■ Activity:
Without omitting anything, write out the listing below precisely.

■ Data extracts:
[src/rtl/control_unit_mc.sv]
// Multi-cycle control FSM for the 16-bit core: fetch/decode/execute/memory/writeback
// sequencing with ROM/RAM ready handshakes, wait timeout, branch evaluation, HALT and TRAP.
module control_unit_mc #(
  parameter int INSTR_WIDTH  = 16,
  parameter int OPC_WIDTH    = 4,
  parameter int ALU_OP_WIDTH = 3,
  parameter int COND_WIDTH   = 3,
  parameter int WAIT_LIMIT   = 15,
  parameter logic [ALU_OP_WIDTH-1:0] ALU_ADD = '0
) (
  input  logic                    clk,
  input  logic                    resetn,
  input  logic [INSTR_WIDTH-1:0]  instr,
  input  logic [3:0]              flags,
  input  logic                    rom_ready,
  input  logic                    ram_ready,
  output logic                    rom_req,
  output logic                    ir_load,
  output logic                    pc_inc,
  output logic                    pc_load,
  output logic [1:0]              pc_src,
  output logic                    reg_write,
  output logic [1:0]              wb_src,
  output logic                    alu_src_imm,
  output logic [ALU_OP_WIDTH-1:0] alu_op,
  output logic                    flags_load,
  output logic                    ram_req,
  output logic                    ram_we,
  output logic                    halted,
  output logic                    trap,
  output logic [3:0]              state_o
);

  typedef enum logic [3:0] {
    S_FETCH  = 4'd0,
    S_DECODE = 4'd1,
    S_EXEC   = 4'd2,
    S_MEM    = 4'd3,
    S_WB     = 4'd4,
    S_HALT   = 4'd5,
    S_TRAP   = 4'd6
  } state_t;

  localparam logic [OPC_WIDTH-1:0] OP_NOP  = OPC_WIDTH'(0);
  localparam logic [OPC_WIDTH-1:0] OP_LI   = OPC_WIDTH'(1);
  localparam logic [OPC_WIDTH-1:0] OP_ADDI = OPC_WIDTH'(2);
  localparam logic [OPC_WIDTH-1:0] OP_LW   = OPC_WIDTH'(3);
  localparam logic [OPC_WIDTH-1:0] OP_SW   = OPC_WIDTH'(4);
  localparam logic [OPC_WIDTH-1:0] OP_ALU  = OPC_WIDTH'(5);
  localparam logic [OPC_WIDTH-1:0] OP_LINK = OPC_WIDTH'(6);
  localparam logic [OPC_WIDTH-1:0] OP_JMP  = OPC_WIDTH'(7);
  localparam logic [OPC_WIDTH-1:0] OP_JPR  = OPC_WIDTH'(8);
  localparam logic [OPC_WIDTH-1:0] OP_BRH  = OPC_WIDTH'(9);
  localparam logic [OPC_WIDTH-1:0] OP_HALT = OPC_WIDTH'(15);

  localparam int CW  = (WAIT_LIMIT < 2) ? 1 : $clog2(WAIT_LIMIT + 1);
  localparam int LIM = (WAIT_LIMIT == 0) ? 0 : WAIT_LIMIT - 1;
  localparam logic [CW-1:0] LIM_M1 = CW'(LIM);

  state_t                  state, state_n;
  logic [CW-1:0]           wait_cnt;
  logic [OPC_WIDTH-1:0]    op_q;
  logic [ALU_OP_WIDTH-1:0] func_q;
  logic [COND_WIDTH-1:0]   cond_q;
  logic [OPC_WIDTH-1:0]    op_d;
  logic                    ready_cur;
  logic                    timeout;
  logic                    take;
  logic [2:0]              cond3;
  logic                    fn, fz, fc, fv;

  assign op_d      = instr[INSTR_WIDTH-1 -: OPC_WIDTH];
  assign ready_cur = (state == S_MEM) ? ram_ready : rom_ready;
  // Timeout fires on the cycle the count would reach the limit, so a ready in that cycle still wins.
  assign timeout   = (WAIT_LIMIT != 0) && !ready_cur && (wait_cnt == LIM_M1);
  assign {fn, fz, fc, fv} = flags;
  assign cond3     = 3'(cond_q);
  assign state_o   = state;

  always_ff @(posedge clk) begin
    if (!resetn) state <= S_FETCH;
    else         state <= state_n;
  end

  always_ff @(posedge clk) begin
    if (!resetn)
      wait_cnt <= '0;
    else if (state_n != state)
      wait_cnt <= '0;
    else if ((state == S_FETCH || state == S_MEM) && !ready_cur)
      wait_cnt <= wait_cnt + 1'b1;
  end

  always_ff @(posedge clk) begin
    if (!resetn) begin
      op_q   <= '0;
      func_q <= '0;
      cond_q <= '0;
    end else if (state == S_DECODE) begin
      op_q   <= op_d;
      func_q <= instr[ALU_OP_WIDTH-1:0];
      cond_q <= instr[INSTR_WIDTH-OPC_WIDTH-1 -: COND_WIDTH];
    end
  end

  always_comb begin
    take = 1'b0;
    case (cond3)
      3'd0: take = fz;
      3'd1: take = !fz;
      3'd2: take = fn ^ fv;
      3'd3: take = !(fn ^ fv);
      3'd4: take = fc;
      3'd5: take = !fc;
      3'd6: take = 1'b1;
      default: take = 1'b0;
    endcase
  end

  always_comb begin
    state_n = state;
    case (state)
      S_FETCH:
        if (rom_ready)    state_n = S_DECODE;
        else if (timeout) state_n = S_TRAP;
      S_DECODE:
        case (op_d)
          OP_NOP, OP_LINK, OP_JMP, OP_JPR, OP_BRH,
          OP_ADDI, OP_LW, OP_SW, OP_ALU: state_n = S_EXEC;
          OP_LI:                         state_n = S_WB;
          OP_HALT:                       state_n = S_HALT;
          default:                       state_n = S_TRAP;
        endcase
      S_EXEC:
        case (op_q)
          OP_ADDI, OP_ALU: state_n = S_WB;
          OP_LW, OP_SW:    state_n = S_MEM;
          default:         state_n = S_FETCH;
        endcase
      S_MEM:
        if (ram_ready)    state_n = (op_q == OP_LW) ? S_WB : S_FETCH;
        else if (timeout) state_n = S_TRAP;
      S_WB:    state_n = S_FETCH;
      S_HALT:  state_n = S_HALT;
      S_TRAP:  state_n = S_TRAP;
      default: state_n = S_TRAP;
    endcase
  end

  always_comb begin
    rom_req     = 1'b0;
    ir_load     = 1'b0;
    pc_inc      = 1'b0;
    pc_load     = 1'b0;
    pc_src      = 2'd0;
    reg_write   = 1'b0;
    wb_src      = 2'd0;
    alu_src_imm = 1'b0;
    alu_op      = ALU_ADD;
    flags_load  = 1'b0;
    ram_req     = 1'b0;
    ram_we      = 1'b0;
    halted      = 1'b0;
    trap        = 1'b0;
    case (state)
      S_FETCH: begin
        rom_req = 1'b1;
        ir_load = rom_ready;
        pc_inc  = rom_ready;
      end
      S_EXEC:
        case (op_q)
          OP_ADDI: begin
            alu_src_imm = 1'b1;
            flags_load  = 1'b1;
          end
          OP_ALU: begin
            alu_op     = func_q;
            flags_load = 1'b1;
          end
          OP_LW, OP_SW: alu_src_imm = 1'b1;
          OP_LINK: begin
            reg_write = 1'b1;
            wb_src    = 2'd3;
          end
          OP_JMP: begin
            pc_load = 1'b1;
            pc_src  = 2'd0;
          end
          OP_JPR: begin
            pc_load = 1'b1;
            pc_src  = 2'd1;
          end
          OP_BRH: begin
            pc_load = take;
            pc_src  = take ? 2'd2 : 2'd0;
          end
          default: ;
        endcase
      S_MEM: begin
        ram_req = 1'b1;
        ram_we  = (op_q == OP_SW);
      end
      S_WB: begin
        reg_write = 1'b1;
        wb_src    = (op_q == OP_LI) ? 2'd1 : (op_q == OP_LW) ? 2'd2 : 2'd0;
      end
      S_HALT:  halted = 1'b1;
      S_TRAP:  trap   = 1'b1;
      default: ;
    endcase
  end

endmodule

■ Written reply:
[src/rtl/control_unit_mc.sv]
// Multi-cycle control FSM for the 16-bit core: fetch/decode/execute/memory/writeback
// sequencing with ROM/RAM ready handshakes, wait timeout, branch evaluation, HALT and TRAP.
module control_unit_mc #(
  parameter int INSTR_WIDTH  = 16,
  parameter int OPC_WIDTH    = 4,
  parameter int ALU_OP_WIDTH = 3,
  parameter int COND_WIDTH   = 3,
  parameter int WAIT_LIMIT   = 15,
  parameter logic [ALU_OP_WIDTH-1:0] ALU_ADD = '0
) (
  input  logic                    clk,
  input  logic                    resetn,
  input  logic [INSTR_WIDTH-1:0]  instr,
  input  logic [3:0]              flags,
  input  logic                    rom_ready,
  input  logic                    ram_ready,
  output logic                    rom_req,
  output logic                    ir_load,
  output logic                    pc_inc,
  output logic                    pc_load,
  output logic [1:0]              pc_src,
  output logic                    reg_write,
  output logic [1:0]              wb_src,
  output logic                    alu_src_imm,
  output logic [ALU_OP_WIDTH-1:0] alu_op,
  output logic                    flags_load,
  output logic                    ram_req,
  output logic                    ram_we,
  output logic                    halted,
  output logic                    trap,
  output logic [3:0]              state_o
);

  typedef enum logic [3:0] {
    S_FETCH  = 4'd0,
    S_DECODE = 4'd1,
    S_EXEC   = 4'd2,
    S_MEM    = 4'd3,
    S_WB     = 4'd4,
    S_HALT   = 4'd5,
    S_TRAP   = 4'd6
  } state_t;

  localparam logic [OPC_WIDTH-1:0] OP_NOP  = OPC_WIDTH'(0);
  localparam logic [OPC_WIDTH-1:0] OP_LI   = OPC_WIDTH'(1);
  localparam logic [OPC_WIDTH-1:0] OP_ADDI = OPC_WIDTH'(2);
  localparam logic [OPC_WIDTH-1:0] OP_LW   = OPC_WIDTH'(3);
  localparam logic [OPC_WIDTH-1:0] OP_SW   = OPC_WIDTH'(4);
  localparam logic [OPC_WIDTH-1:0] OP_ALU  = OPC_WIDTH'(5);
  localparam logic [OPC_WIDTH-1:0] OP_LINK = OPC_WIDTH'(6);
  localparam logic [OPC_WIDTH-1:0] OP_JMP  = OPC_WIDTH'(7);
  localparam logic [OPC_WIDTH-1:0] OP_JPR  = OPC_WIDTH'(8);
  localparam logic [OPC_WIDTH-1:0] OP_BRH  = OPC_WIDTH'(9);
  localparam logic [OPC_WIDTH-1:0] OP_HALT = OPC_WIDTH'(15);

  localparam int CW  = (WAIT_LIMIT < 2) ? 1 : $clog2(WAIT_LIMIT + 1);
  localparam int LIM = (WAIT_LIMIT == 0) ? 0 : WAIT_LIMIT - 1;
  localparam logic [CW-1:0] LIM_M1 = CW'(LIM);

  state_t                  state, state_n;
  logic [CW-1:0]           wait_cnt;
  logic [OPC_WIDTH-1:0]    op_q;
  logic [ALU_OP_WIDTH-1:0] func_q;
  logic [COND_WIDTH-1:0]   cond_q;
  logic [OPC_WIDTH-1:0]    op_d;
  logic                    ready_cur;
  logic                    timeout;
  logic                    take;
  logic [2:0]              cond3;
  logic                    fn, fz, fc, fv;

  assign op_d      = instr[INSTR_WIDTH-1 -: OPC_WIDTH];
  assign ready_cur = (state == S_MEM) ? ram_ready : rom_ready;
  // Timeout fires on the cycle the count would reach the limit, so a ready in that cycle still wins.
  assign timeout   = (WAIT_LIMIT != 0) && !ready_cur && (wait_cnt == LIM_M1);
  assign {fn, fz, fc, fv} = flags;
  assign cond3     = 3'(cond_q);
  assign state_o   = state;

  always_ff @(posedge clk) begin
    if (!resetn) state <= S_FETCH;
    else         state <= state_n;
  end

  always_ff @(posedge clk) begin
    if (!resetn)
      wait_cnt <= '0;
    else if (state_n != state)
      wait_cnt <= '0;
    else if ((state == S_FETCH || state == S_MEM) && !ready_cur)
      wait_cnt <= wait_cnt + 1'b1;
  end

  always_ff @(posedge clk) begin
    if (!resetn) begin
      op_q   <= '0;
      func_q <= '0;
      cond_q <= '0;
    end else if (state == S_DECODE) begin
      op_q   <= op_d;
      func_q <= instr[ALU_OP_WIDTH-1:0];
      cond_q <= instr[INSTR_WIDTH-OPC_WIDTH-1 -: COND_WIDTH];
    end
  end

  always_comb begin
    take = 1'b0;
    case (cond3)
      3'd0: take = fz;
      3'd1: take = !fz;
      3'd2: take = fn ^ fv;
      3'd3: take = !(fn ^ fv);
      3'd4: take = fc;
      3'd5: take = !fc;
      3'd6: take = 1'b1;
      default: take = 1'b0;
    endcase
  end

  always_comb begin
    state_n = state;
    case (state)
      S_FETCH:
        if (rom_ready)    state_n = S_DECODE;
        else if (timeout) state_n = S_TRAP;
      S_DECODE:
        case (op_d)
          OP_NOP, OP_LINK, OP_JMP, OP_JPR, OP_BRH,
          OP_ADDI, OP_LW, OP_SW, OP_ALU: state_n = S_EXEC;
          OP_LI:                         state_n = S_WB;
          OP_HALT:                       state_n = S_HALT;
          default:                       state_n = S_TRAP;
        endcase
      S_EXEC:
        case (op_q)
          OP_ADDI, OP_ALU: state_n = S_WB;
          OP_LW, OP_SW:    state_n = S_MEM;
          default:         state_n = S_FETCH;
        endcase
      S_MEM:
        if (ram_ready)    state_n = (op_q == OP_LW) ? S_WB : S_FETCH;
        else if (timeout) state_n = S_TRAP;
      S_WB:    state_n = S_FETCH;
      S_HALT:  state_n = S_HALT;
      S_TRAP:  state_n = S_TRAP;
      default: state_n = S_TRAP;
    endcase
  end

  always_comb begin
    rom_req     = 1'b0;
    ir_load     = 1'b0;
    pc_inc      = 1'b0;
    pc_load     = 1'b0;
    pc_src      = 2'd0;
    reg_write   = 1'b0;
    wb_src      = 2'd0;
    alu_src_imm = 1'b0;
    alu_op      = ALU_ADD;
    flags_load  = 1'b0;
    ram_req     = 1'b0;
    ram_we      = 1'b0;
    halted      = 1'b0;
    trap        = 1'b0;
    case (state)
      S_FETCH: begin
        rom_req = 1'b1;
        ir_load = rom_ready;
        pc_inc  = rom_ready;
      end
      S_EXEC:
        case (op_q)
          OP_ADDI: begin
            alu_src_imm = 1'b1;
            flags_load  = 1'b1;
          end
          OP_ALU: begin
            alu_op     = func_q;
            flags_load = 1'b1;
          end
          OP_LW, OP_SW: alu_src_imm = 1'b1;
          OP_LINK: begin
            reg_write = 1'b1;
            wb_src    = 2'd3;
          end
          OP_JMP: begin
            pc_load = 1'b1;
            pc_src  = 2'd0;
          end
          OP_JPR: begin
            pc_load = 1'b1;
            pc_src  = 2'd1;
          end
          OP_BRH: begin
            pc_load = take;
            pc_src  = take ? 2'd2 : 2'd0;
          end
          default: ;
        endcase
      S_MEM: begin
        ram_req = 1'b1;
        ram_we  = (op_q == OP_SW);
      end
      S_WB: begin
        reg_write = 1'b1;
        wb_src    = (op_q == OP_LI) ? 2'd1 : (op_q == OP_LW) ? 2'd2 : 2'd0;
      end
      S_HALT:  halted = 1'b1;
      S_TRAP:  trap   = 1'b1;
      default: ;
    endcase
  end

endmodule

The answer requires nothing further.